本发明所述可生物降解聚合物的重均分子量为10万~150万,所述PLGA特性粘度0.20-0.74dL/g,链段摩尔比L∶G=90∶10~40∶60,均可实现其相应功能。
申请人声明,所属技术领域的技术人员在上述实施例的基础上,将上述实施例某组分的具体含量点值,与发明内容部分的技术方案相组合,从而产生的新的数值范围,也是本发明的记载范围之一,本申请为使说明书简明,不再罗列这些数值范围。
申请人声明,本发明通过上述实施例来说明本发明的制备方法,但本发明并不局限于上述制备方法,即不意味着本发明必须依赖上述制备方法才能实施。

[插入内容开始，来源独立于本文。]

==> src/rtl/lacc_mem_bridge.sv <==
// Bridges the CNN accelerator's lacc_data request stream onto an in-order memory bus.
// Requests are queued, outstanding bus transactions are tracked, and read data returns in order.
module lacc_mem_bridge #(
  parameter int REQ_DEPTH       = 4,
  parameter int MAX_OUTSTANDING = 4
) (
  input  logic                               clk,
  input  logic                               rst,
  input  logic                               lacc_flush,
  input  logic                               lacc_data_valid,
  output logic                               lacc_data_ready,
  input  logic [31:0]                        lacc_data_addr,
  input  logic                               lacc_data_read,
  input  logic [31:0]                        lacc_data_wdata,
  input  logic [1:0]                         lacc_data_size,
  output logic                               lacc_drsp_valid,
  output logic [31:0]                        lacc_drsp_rdata,
  output logic                               mem_req_valid,
  input  logic                               mem_req_ready,
  output logic [31:0]                        mem_req_addr,
  output logic                               mem_req_we,
  output logic [31:0]                        mem_req_wdata,
  output logic [3:0]                         mem_req_wstrb,
  input  logic                               mem_rsp_valid,
  input  logic [31:0]                        mem_rsp_rdata,
  input  logic                               mem_rsp_err,
  output logic [$clog2(MAX_OUTSTANDING):0]   outstanding,
  output logic                               err_sticky
);

  localparam int QPW = $clog2(REQ_DEPTH);
  localparam int QCW = QPW + 1;
  localparam int TPW = (MAX_OUTSTANDING > 1) ? $clog2(MAX_OUTSTANDING) : 1;
  localparam int TCW = $clog2(MAX_OUTSTANDING) + 1;

  typedef struct packed {
    logic [31:0] addr;
    logic [31:0] wdata;
    logic        read;
    logic [1:0]  size;
  } req_t;

  typedef struct packed {
    logic       is_read;
    logic [1:0] size;
    logic [1:0] offset;
    logic       discard;
  } trk_t;

  req_t           fifo_mem [REQ_DEPTH];
  logic [QPW-1:0] fifo_wr, fifo_rd;
  logic [QCW-1:0] fifo_cnt;

  trk_t           trk_mem [MAX_OUTSTANDING];
  logic [TPW-1:0] trk_wr, trk_rd;
  logic [TCW-1:0] trk_cnt;

  logic        alive;
  logic        fifo_full, trk_full;
  logic        push, issue, rsp_pop, drsp_fire;
  logic        misalign;
  req_t        head;
  trk_t        trk_head;
  logic [31:0] rsp_shift, rsp_data;

  assign head     = fifo_mem[fifo_rd];
  assign trk_head = trk_mem[trk_rd];

  assign fifo_full = (fifo_cnt == QCW'(REQ_DEPTH));
  assign trk_full  = (trk_cnt == TCW'(MAX_OUTSTANDING));

  // alive keeps ready low during reset and rises on the first edge after release.
  assign lacc_data_ready = alive & ~fifo_full & ~lacc_flush;
  assign push            = lacc_data_valid & lacc_data_ready;
  assign mem_req_valid   = (fifo_cnt != '0) & ~trk_full & ~lacc_flush;
  assign issue           = mem_req_valid & mem_req_ready;
  assign rsp_pop         = mem_rsp_valid & (trk_cnt != '0);
  assign drsp_fire       = rsp_pop & trk_head.is_read & ~trk_head.discard & ~lacc_flush;
  assign outstanding     = trk_cnt;

  assign mem_req_addr = {head.addr[31:2], 2'b00};
  assign mem_req_we   = ~head.read;

  // NOTE: every signal assigned in an always_comb gets a default first, so no path can infer a latch.
  always_comb begin
    mem_req_wstrb = 4'hF;
    mem_req_wdata = head.wdata;
    misalign      = 1'b0;
    case (head.size)
      2'd0: begin
        mem_req_wstrb = 4'b0001 << head.addr[1:0];
        mem_req_wdata = {4{head.wdata[7:0]}};
      end
      2'd1: begin
        mem_req_wstrb = 4'b0011 << {head.addr[1], 1'b0};
        mem_req_wdata = {2{head.wdata[15:0]}};
        misalign      = head.addr[0];
      end
      default: misalign = |head.addr[1:0];
    endcase
  end

  always_comb begin
    rsp_shift = mem_rsp_rdata >> {trk_head.offset, 3'b000};
    rsp_data  = rsp_shift;
    case (trk_head.size)
      2'd0:    rsp_data = {24'd0, rsp_shift[7:0]};
      2'd1:    rsp_data = {16'd0, rsp_shift[15:0]};
      default: rsp_data = rsp_shift;
    endcase
  end

  // NOTE: sequential state uses non-blocking assignments so every flop samples pre-edge values.
  always_ff @(posedge clk or negedge rst) begin
    if (!rst) alive <= 1'b0;
    else      alive <= 1'b1;
  end

  always_ff @(posedge clk or negedge rst) begin
    if (!rst) begin
      fifo_wr  <= '0;
      fifo_rd  <= '0;
      fifo_cnt <= '0;
    end else if (lacc_flush) begin
      fifo_wr  <= '0;
      fifo_rd  <= '0;
      fifo_cnt <= '0;
    end else begin
      if (push)  fifo_wr <= fifo_wr + QPW'(1);
      if (issue) fifo_rd <= fifo_rd + QPW'(1);
      fifo_cnt <= fifo_cnt + QCW'(push) - QCW'(issue);
    end
  end

  // NOTE: storage arrays carry no reset; the counters and pointers define which entries are live.
  always_ff @(posedge clk) begin
    if (push) fifo_mem[fifo_wr] <= '{addr:  lacc_data_addr,
                                     wdata: lacc_data_wdata,
                                     read:  lacc_data_read,
                                     size:  lacc_data_size};
  end

  always_ff @(posedge clk) begin
    if (lacc_flush) begin
      for (int i = 0; i < MAX_OUTSTANDING; i++) trk_mem[i].discard <= 1'b1;
    end
    if (issue) trk_mem[trk_wr] <= '{is_read: head.read,
                                    size:    head.size,
                                    offset:  head.addr[1:0],
                                    discard: 1'b0};
  end

  // Tracker depth need not fill the pointer range when MAX_OUTSTANDING is 1, so wrap explicitly.
  always_ff @(posedge clk or negedge rst) begin
    if (!rst) begin
      trk_wr  <= '0;
      trk_rd  <= '0;
      trk_cnt <= '0;
    end else begin
      if (issue)   trk_wr <= (trk_wr == TPW'(MAX_OUTSTANDING - 1)) ? '0 : trk_wr + TPW'(1);
      if (rsp_pop) trk_rd <= (trk_rd == TPW'(MAX_OUTSTANDING - 1)) ? '0 : trk_rd + TPW'(1);
      trk_cnt <= trk_cnt + TCW'(issue) - TCW'(rsp_pop);
    end
  end

  always_ff @(posedge clk or negedge rst) begin
    if (!rst) begin
      lacc_drsp_valid <= 1'b0;
      lacc_drsp_rdata <= '0;
    end else begin
      lacc_drsp_valid <= drsp_fire;
      if (drsp_fire) lacc_drsp_rdata <= rsp_data;
    end
  end

  always_ff @(posedge clk or negedge rst) begin
    if (!rst) begin
      err_sticky <= 1'b0;
    end else if ((issue & misalign) ||
                 (mem_rsp_valid & (mem_rsp_err | (trk_cnt == '0)))) begin
      err_sticky <= 1'b1;
    end
  end

endmodule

所属技术领域的技术人员应该明了,对本发明的任何改进,对本发明所选用的具体方式的选择等,均落在本发明的保护范围和公开范围之内。
Claims (9)
1.一种空心核壳结构复合纳米粒子,其特征在于,所述纳米粒子由内到外依次为阳离子脂质体、PLGA、中性脂质体以及最外层的可生物降解聚合物;所述纳米粒子包埋有siRNA;
所述阳离子脂质体为1,2-二(十四酸)甘油酯-sn-丙三氧基-乙基胆碱磷酸;所述PLGA特性粘度0.20-0.74dL/g,链段摩尔比L:G=90:10~40:60。

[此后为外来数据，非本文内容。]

--- config.mk ---
export PLATFORM = sky130hd
export DESIGN_NAME = controle_ciclo_forno_flat
export DESIGN_NICKNAME = d
export VERILOG_FILES = /design/src/rtl/controle_ciclo_forno_pkg.sv /design/src/rtl/controle_ciclo_forno_if.sv /design/src/rtl/controle_ciclo_forno_divisor_tick.sv /design/src/rtl/controle_ciclo_forno.sv /design/src/flat_wrapper.sv
export SDC_FILE = /design/constraint.sdc
export NUM_CORES = 1
export LEC_CHECK = 0
export ABC_AREA = 1
export CORE_AREA = 2 2 115 117
export DETAILED_ROUTE_END_ITERATION = 7
export DIE_AREA = 0 0 117 119
export PLACE_DENSITY = 0.49
export SYNTH_ARGS = -nofsm -noshare
export SYNTH_HDL_FRONTEND = slang
export SYNTH_SLANG_ARGS = --single-unit
export TNS_END_PERCENT = 1
--- constraint.sdc ---
create_clock -name CK -period 3.1 [get_ports CK]
set_clock_uncertainty 0.2 [all_clocks]
set_input_delay 0.62 -clock CK [delete_from_list [all_inputs] [get_ports CK]]
set_output_delay 0.62 -clock CK [all_outputs]
set_load 0.1 [all_outputs]
--- src/rtl/controle_ciclo_forno_pkg.sv ---
// Shared types and beep timing for the oven run-control block.
package forno_pkg;

   typedef enum logic [1:0] {
      ST_IDLE  = 2'd0,
      ST_RUN   = 2'd1,
      ST_PAUSE = 2'd2,
      ST_DONE  = 2'd3
   } estado_t;

   localparam int unsigned BEEP_ON_Q     = 32'd2;
   localparam int unsigned BEEP_OFF_Q    = 32'd2;
   localparam int unsigned BEEP_PERIOD_Q = BEEP_ON_Q + BEEP_OFF_Q;

   // True while the quarter-second index falls in the sounding part of a beep.
   function automatic logic beep_on(input logic [15:0] quarter);
      return (quarter % 16'(BEEP_PERIOD_Q)) < 16'(BEEP_ON_Q);
   endfunction

endpackage

--- src/rtl/controle_ciclo_forno_if.sv ---
// Panel/datapath signals of the oven run-control block.
interface controle_ciclo_forno_if;

   logic       Start;
   logic       Stop;
   logic       Porta;
   logic       TemR;
   logic       Tampar;
   logic       Magnetron;
   logic       Luz;
   logic       Buzzer;
   logic [1:0] Estado;

   modport master (
      output Start, Stop, Porta, TemR,
      input  Tampar, Magnetron, Luz, Buzzer, Estado
   );

   modport slave (
      input  Start, Stop, Porta, TemR,
      output Tampar, Magnetron, Luz, Buzzer, Estado
   );

endinterface

--- src/rtl/controle_ciclo_forno_divisor_tick.sv ---
// Modulo-DIV counter with clear and enable; tick marks the wrapping cycle.
module divisor_tick #(
   parameter int unsigned DIV = 32'd4
) (
   input  logic clk_i,
   input  logic rst_ni,
   input  logic en_i,
   input  logic clr_i,
   output logic tick_o
);

   localparam int unsigned   CW   = (DIV > 32'd1) ? $clog2(DIV) : 32'd1;
   localparam logic [CW-1:0] LAST = CW'(DIV - 32'd1);

   logic [CW-1:0] cnt_q;
   logic [CW-1:0] cnt_d;

   assign tick_o = en_i && (cnt_q == LAST);

   // Next count: clear wins, then wrap, then increment.
   always_comb begin
      cnt_d = cnt_q;
      if (clr_i) begin
         cnt_d = '0;
      end else if (tick_o) begin
         cnt_d = '0;
      end else if (en_i) begin
         cnt_d = cnt_q + CW'(1);
      end else begin
         cnt_d = cnt_q;
      end
   end

   // Count register.
   always_ff @(posedge clk_i or negedge rst_ni) begin
      if (!rst_ni) begin
         cnt_q <= '0;
      end else begin
         cnt_q <= cnt_d;
      end
   end

endmodule

--- src/rtl/controle_ciclo_forno.sv ---
// Oven run-control FSM: one-second decrement pulse, door pause and end-of-cycle beeps.
module controle_ciclo_forno
   import forno_pkg::*;
#(
   parameter int unsigned PRESCALE = 32'd50_000_000,
   parameter int unsigned N_BEEPS  = 32'd3
) (
   input  logic                  CK,
   input  logic                  nRST,
   controle_ciclo_forno_if.slave bus
);

   localparam int unsigned   N_QUARTERS = N_BEEPS * BEEP_PERIOD_Q;
   localparam int unsigned   QW         = (N_QUARTERS > 32'd1) ? $clog2(N_QUARTERS) : 32'd1;
   localparam logic [QW-1:0] Q_LAST     = QW'(N_QUARTERS - 32'd1);

   estado_t       state_q, state_d;
   logic [QW-1:0] quarter_q, quarter_d;
   logic          tampar_q, tampar_d;
   logic          magnetron_q, magnetron_d;
   logic          luz_q, luz_d;
   logic          buzzer_q, buzzer_d;

   logic sec_en_s, sec_clr_s, sec_tick_s;
   logic qtr_en_s, qtr_clr_s, qtr_tick_s;
   logic pattern_end_s;

   // Staying in RUN already implies door closed, no stop and TemR=1.
   assign sec_en_s      = (state_q == ST_RUN) && (state_d == ST_RUN);
   assign sec_clr_s     = (state_q != ST_RUN) && (state_d == ST_RUN);
   assign qtr_en_s      = (state_q == ST_DONE);
   assign qtr_clr_s     = (state_q != ST_DONE) && (state_d == ST_DONE);
   assign pattern_end_s = qtr_tick_s && (quarter_q == Q_LAST);

   divisor_tick #(.DIV(PRESCALE)) u_segundo (
      .clk_i  (CK),
      .rst_ni (nRST),
      .en_i   (sec_en_s),
      .clr_i  (sec_clr_s),
      .tick_o (sec_tick_s)
   );

   divisor_tick #(.DIV(PRESCALE / 32'd4)) u_quarto (
      .clk_i  (CK),
      .rst_ni (nRST),
      .en_i   (qtr_en_s),
      .clr_i  (qtr_clr_s),
      .tick_o (qtr_tick_s)
   );

   // Next-state logic, priority Stop > door open > TemR=0 > Start.
   always_comb begin
      state_d = state_q;
      case (state_q)
         ST_IDLE: begin
            if (!bus.Stop && bus.Start && bus.Porta && bus.TemR) state_d = ST_RUN;
            else                                                 state_d = ST_IDLE;
         end
         ST_RUN: begin
            if (bus.Stop)        state_d = ST_IDLE;
            else if (!bus.Porta) state_d = ST_PAUSE;
            else if (!bus.TemR)  state_d = ST_DONE;
            else                 state_d = ST_RUN;
         end
         ST_PAUSE: begin
            if (bus.Stop)                     state_d = ST_IDLE;
            else if (bus.Start && bus.Porta)  state_d = bus.TemR ? ST_RUN : ST_IDLE;
            else                              state_d = ST_PAUSE;
         end
         ST_DONE: begin
            if (bus.Stop || !bus.Porta || pattern_end_s) state_d = ST_IDLE;
            else                                        state_d = ST_DONE;
         end
         default: state_d = ST_IDLE;
      endcase
   end

   // Quarter index and registered outputs derived from the next state.
   always_comb begin
      quarter_d = quarter_q;
      if (qtr_clr_s) begin
         quarter_d = '0;
      end else if (pattern_end_s) begin
         quarter_d = '0;
      end else if (qtr_tick_s) begin
         quarter_d = quarter_q + QW'(1);
      end else begin
         quarter_d = quarter_q;
      end
      tampar_d    = sec_tick_s;
      magnetron_d = (state_d == ST_RUN);
      luz_d       = (state_d == ST_RUN) || (state_d == ST_PAUSE) || !bus.Porta;
      buzzer_d    = (state_d == ST_DONE) && beep_on(16'(quarter_d));
   end

   // State, beep index and output registers.
   always_ff @(posedge CK or negedge nRST) begin
      if (!nRST) begin
         state_q     <= ST_IDLE;
         quarter_q   <= '0;
         tampar_q    <= 1'b0;
         magnetron_q <= 1'b0;
         luz_q       <= 1'b0;
         buzzer_q    <= 1'b0;
      end else begin
         state_q     <= state_d;
         quarter_q   <= quarter_d;
         tampar_q    <= tampar_d;
         magnetron_q <= magnetron_d;
         luz_q       <= luz_d;
         buzzer_q    <= buzzer_d;
      end
   end

   assign bus.Tampar    = tampar_q;
   assign bus.Magnetron = magnetron_q;
   assign bus.Luz       = luz_q;
   assign bus.Buzzer    = buzzer_q;
   assign bus.Estado    = state_q;

endmodule
--- src/flat_wrapper.sv ---
// flat-port wrapper written by rule: the top's interface ports become plain ports
module controle_ciclo_forno_flat import forno_pkg::*;
#(
   parameter int unsigned PRESCALE = 32'd50_000_000,
   parameter int unsigned N_BEEPS  = 32'd3
)
  (CK, nRST, bus_Start, bus_Stop, bus_Porta, bus_TemR, bus_Tampar, bus_Magnetron, bus_Luz, bus_Buzzer, bus_Estado);
  controle_ciclo_forno_if bus_i ();
  input  logic CK;
  input  logic nRST;
  input wire logic [$bits(bus_i.Start)-1:0] bus_Start;
  input wire logic [$bits(bus_i.Stop)-1:0] bus_Stop;
  input wire logic [$bits(bus_i.Porta)-1:0] bus_Porta;
  input wire logic [$bits(bus_i.TemR)-1:0] bus_TemR;
  output wire logic [$bits(bus_i.Tampar)-1:0] bus_Tampar;
  output wire logic [$bits(bus_i.Magnetron)-1:0] bus_Magnetron;
  output wire logic [$bits(bus_i.Luz)-1:0] bus_Luz;
  output wire logic [$bits(bus_i.Buzzer)-1:0] bus_Buzzer;
  output wire logic [$bits(bus_i.Estado)-1:0] bus_Estado;
  assign bus_i.Start = bus_Start;
  assign bus_i.Stop = bus_Stop;
  assign bus_i.Porta = bus_Porta;
  assign bus_i.TemR = bus_TemR;
  assign bus_Tampar = bus_i.Tampar;
  assign bus_Magnetron = bus_i.Magnetron;
  assign bus_Luz = bus_i.Luz;
  assign bus_Buzzer = bus_i.Buzzer;
  assign bus_Estado = bus_i.Estado;
  controle_ciclo_forno #(.PRESCALE(PRESCALE), .N_BEEPS(N_BEEPS)) u_core (.CK(CK), .nRST(nRST), .bus(bus_i));
endmodule
# Word-level counts from Yosys, hierarchy flattened
# Index checks and enable logic that the tools add are counted.
# word_totals
regBits	60
out_inout_bits	6
word_cells	63
# op_classes
addsub	3
n_lt_le_gt_ge	1
eq_ne	11
mux	18
n_reduce_logical	21
# op_table
cell	n
2-to-1 mux 26 bit	3
2-to-1 mux 24 bit	3
adder 26 x 1 -> 26 bit, second input constant	1
== test 26 bit, second input constant	1
adder 24 x 1 -> 24 bit, second input constant	1
== test 24 bit, second input constant	1
2-to-1 mux 2 bit	6
2-to-1 mux 4 bit	3
logical AND 1 bit	11
nonzero test 3 bit	3
== test 2 bit, second input constant	4
case mux 2 bit (4 select lines)	1
adder 4 x 1 -> 4 bit, second input constant	1
== test 2 x 1 -> 1 bit, second input constant	2
== test 4 bit, second input constant	1
logical OR 1 bit	4
logical NOT 1 bit	2
logical NOT 2 bit	1
less-than comparator 2 bit, second input constant	1
2-to-1 mux 1 bit	2
inequality test 2 x 1 -> 1 bit, second input constant	1
inequality test 2 bit, second input constant	1

# Longest topological paths before layout
# depth
depth_word	11
ltp_mapped	14
depth_no_buf	14

# Modules after synthesis
# Synthesis repeated with hierarchy kept, for this count alone.
# unflattened
cells_unflattened	535
area_unflattened_um2	3834.9
# by_module_without_submodules
mod	n_inst	cells_each	area_each_um2	seq_area_each_um2
divisor_tick at u_core.u_segundo	1	263	1823.0	650.6
divisor_tick at u_core.u_quarto	1	207	1472.7	600.6
controle_ciclo_forno	1	65	539.3	250.2

# Worst setup path after synthesis
# OpenSTA, ideal clock, no wires.
# synth_path
path_kind	register to register
startpoint	reg u_core.state_q[0] (netlist: u_core.bus.Estado[0])
endpoint	reg u_core.u_segundo.cnt_q[17]
setup_ns	0.076
arrival_time_ns	2.740
path_slack_ns	0.084
stages_incl_launch_ff	13
n_path_buf	1
period_less_slack_ns	3.016
cell_sequence	dfrtp_1 > nand2_1 > nor2_1 > nand2_1 > nor2_4 > nand3_1 > a22oi_1 > ha_1 > nand2_1 > nor2_2 > inv_2 > buf_6 > o21ai_1
# synth_via
elab_chain_len	11
word_cells_on_any_way	17
# synth_lines
item	line	text
start, declared	controle_ciclo_forno.sv:17	estado_t state_q, state_d;
start signal, assigned	controle_ciclo_forno.sv:106	state_q <= state_d;
== test 2 bit	controle_ciclo_forno.sv:31, controle_ciclo_forno.sv:54	
logical AND 1 bit	controle_ciclo_forno_divisor_tick.sv:18	assign tick_o = en_i && (cnt_q == LAST);
logical AND 1 bit	controle_ciclo_forno.sv:33	assign pattern_end_s = qtr_tick_s && (quarter_q == Q_LAST);
logical OR 1 bit	controle_ciclo_forno.sv:71	if (bus.Stop || !bus.Porta || pattern_end_s) state_d = ST_IDLE;
2-to-1 mux 2 bit	controle_ciclo_forno.sv:71	
case mux 2 bit (4 select lines) *	controle_ciclo_forno.sv:54	case (state_q)
== test 2 x 1 -> 1 bit *	-	
via u_core.magnetron_d	controle_ciclo_forno.sv:20	logic magnetron_q, magnetron_d;
logical AND 1 bit	controle_ciclo_forno.sv:29	assign sec_en_s = (state_q == ST_RUN) && (state_d == ST_RUN);
logical AND 1 bit	controle_ciclo_forno_divisor_tick.sv:18	
2-to-1 mux 26 bit	controle_ciclo_forno_divisor_tick.sv:25	end else if (tick_o) begin
2-to-1 mux 26 bit	controle_ciclo_forno_divisor_tick.sv:23	if (clr_i) begin
end signal, assigned	controle_ciclo_forno_divisor_tick.sv:39	cnt_q <= cnt_d;
end, declared	controle_ciclo_forno_divisor_tick.sv:15	logic [CW-1:0] cnt_q;
# The timed path passes the listed nets; every way through them passes the cells marked *.
# A chain may end at the register's enable or synchronous reset.

# Worst setup path after layout
# layout_path
startpoint	reg u_core.u_quarto.cnt_q[0]
endpoint	reg u_core.u_quarto.cnt_q[12]
# layout_via
elab_chain_len	9
word_cells_on_any_way	13
# layout_lines
item	line	text
start, declared	controle_ciclo_forno_divisor_tick.sv:15	
start signal, assigned	controle_ciclo_forno_divisor_tick.sv:39	
== test 24 bit *	controle_ciclo_forno_divisor_tick.sv:18	
logical AND 1 bit *	controle_ciclo_forno_divisor_tick.sv:18	
logical AND 1 bit *	controle_ciclo_forno.sv:33	
logical OR 1 bit *	controle_ciclo_forno.sv:71	
2-to-1 mux 2 bit *	controle_ciclo_forno.sv:71	
case mux 2 bit (4 select lines) *	controle_ciclo_forno.sv:54	
via u_core.state_d[1]	controle_ciclo_forno.sv:17	
== test 2 bit *	controle_ciclo_forno.sv:32	assign qtr_clr_s = (state_q != ST_DONE) && (state_d == ST_DONE);
logical AND 1 bit *	controle_ciclo_forno.sv:32	
nonzero test 3 bit (no source line) / 2-to-1 mux 24 bit (equally long branches)	-	
# The timed path passes the listed nets; every way through them passes the cells marked *. The select of a mux whose other input is x is not followed.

2.如权利要求1所述的纳米粒子,其特征在于,所述中性脂质体为卵磷脂、DPPC、DPPE中的一种或几种。
3.如权利要求2所述的纳米粒子,其特征在于,所述中性脂质体为卵磷脂。
4.如权利要求1所述的纳米粒子,其特征在于,所述可生物降解聚合物为PEO、PVA、PVAc、PLA、PCL、PEG、DSPE-PEGm中的一种或几种,其重均分子量为10万~150万。

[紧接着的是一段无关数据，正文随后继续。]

[src/rtl/neuron_input_loader.sv]
// neuron_input_loader: assembles the neuron's input-spike vector (x) and
// weight vector (w) from a serial byte bus and commits each completed frame
// to a stable output register with a one-cycle valid strobe.
// Optional feature macro: LOADER_TIMEOUT_EN discards a partial frame after
// TIMEOUT idle cycles; without it a partial frame waits indefinitely.
module neuron_input_loader
  import neuron_pkg::*;
#(
  parameter int N_STAGES = DEFAULT_N_STAGES,
  parameter int BYTE_W   = DEFAULT_BYTE_W,
  parameter int TIMEOUT  = 255
) (
  input  logic                  clk,
  input  logic                  reset,
  neuron_input_loader_if.slave  bus
);

  localparam int INPUTS = 2 ** N_STAGES;
  localparam int NBYTES = INPUTS / BYTE_W;
  localparam int CNT_W  = $clog2(NBYTES) + 1;
  localparam logic [CNT_W-1:0] LAST_CNT = CNT_W'(NBYTES - 1);

  if (N_STAGES < 3 || NBYTES < 1 || TIMEOUT < 1) begin : g_param_check
    $error("neuron_input_loader: unsupported parameter combination");
  end

  loader_state_t     state_q, state_d;
  logic [CNT_W-1:0]  cnt_q, cnt_d;
  logic [INPUTS-1:0] x_q, w_q;
  logic [INPUTS-1:0] frame_data;
  logic              x_valid_q, w_valid_q;
  logic              commit_x, commit_w;
  logic              target_w;
  logic              accept;
  logic              discard;
  logic              timeout_hit;

  // abort beats a byte on the same cycle, so that byte is never shifted in
  assign accept  = bus.byte_valid && !bus.abort;
  assign discard = bus.abort || timeout_hit;

  byte_shift_reg #(
    .INPUTS (INPUTS),
    .BYTE_W (BYTE_W)
  ) u_stage (
    .clk        (clk),
    .reset      (reset),
    .clear      (discard),
    .shift_en   (accept),
    .byte_in    (bus.byte_in),
    .shift_data (frame_data)
  );

`ifdef LOADER_TIMEOUT_EN
  localparam int IDLE_W = $clog2(TIMEOUT + 1);
  logic [IDLE_W-1:0] idle_cnt_q;

  assign timeout_hit = (state_q != IDLE) && !bus.byte_valid && !bus.abort &&
                       (idle_cnt_q == IDLE_W'(TIMEOUT - 1));

  // Count idle cycles inside a frame; any byte or a return to IDLE restarts it.
  always_ff @(posedge clk) begin
    if (reset || state_q == IDLE || bus.byte_valid || discard) begin
      idle_cnt_q <= '0;
    end else begin
      idle_cnt_q <= idle_cnt_q + 1'b1;
    end
  end
`else
  assign timeout_hit = 1'b0;
`endif

  // Next state, byte count and commit strobes; the target is latched by the
  // state on the first byte, so load_weights is ignored mid-frame.
  always_comb begin
    state_d  = state_q;
    cnt_d    = cnt_q;
    commit_x = 1'b0;
    commit_w = 1'b0;
    target_w = (state_q == IDLE) ? bus.load_weights : (state_q == COLLECT_W);
    if (discard) begin
      state_d = IDLE;
      cnt_d   = '0;
    end else if (accept) begin
      if (cnt_q == LAST_CNT) begin
        state_d  = IDLE;
        cnt_d    = '0;
        commit_w = target_w;
        commit_x = !target_w;
      end else begin
        state_d = target_w ? COLLECT_W : COLLECT_X;
        cnt_d   = cnt_q + 1'b1;
      end
    end
  end

  // State and byte counter registers.
  always_ff @(posedge clk) begin
    if (reset) begin
      state_q <= IDLE;
      cnt_q   <= '0;
    end else begin
      state_q <= state_d;
      cnt_q   <= cnt_d;
    end
  end

  // Committed frame registers; only the targeted vector is replaced.
  always_ff @(posedge clk) begin
    if (reset) begin
      x_q       <= '0;
      w_q       <= '0;
      x_valid_q <= 1'b0;
      w_valid_q <= 1'b0;
    end else begin
      x_valid_q <= commit_x;
      w_valid_q <= commit_w;
      if (commit_x) begin
        x_q <= frame_data;
      end
      if (commit_w) begin
        w_q <= frame_data;
      end
    end
  end

  assign bus.x_out   = x_q;
  assign bus.w_out   = w_q;
  assign bus.x_valid = x_valid_q;
  assign bus.w_valid = w_valid_q;
  assign bus.busy    = (state_q != IDLE);

endmodule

5.如权利要求4所述的纳米粒子,其特征在于,所述DSPE-PEGm中PEG的重均分子量为500~5000。
6.一种如权利要求2-5之一所述的纳米粒子的制备方法,其特征在于,包括以下步骤:
(1)第一步乳化:首先将PLGA和阳离子脂质体分别按质量体积比1~10%、0.5~5%溶解到挥发性有机溶剂中形成有机溶液A;同时制备siRNA质量体积比为0.5~5%的水溶液B;按体积比1:5~1:15将水溶液B逐滴加入有机溶液A中,进行乳化形成乳液;
(2)第二步乳化:将可生物降解聚合物和中性脂质体分别按质量体积比1~5%、0.5~4%制成水溶液C;按体积比1:10~5:2将(1)中得到的乳液加入水溶液C中,进行乳化形成双乳液D;
(3)粒子固化:按体积比1:1~1:25将双乳液D与水溶液C混合搅拌至二氯甲烷挥发完全,固化得到复合纳米粒子。
7.如权利要求6所述的方法,其特征在于,所述的步骤(3)后任选进行:
(4)粒子的后处理和收集:对得到的粒子进行清洗,清洗后将粒子收集到缓冲溶液中。
8.如权利要求7所述的方法,其特征在于,所述的缓冲溶液为磷酸盐缓冲溶液。
9.如权利要求6所述的方法,其特征在于,所述步骤(3)中至少搅拌3小时。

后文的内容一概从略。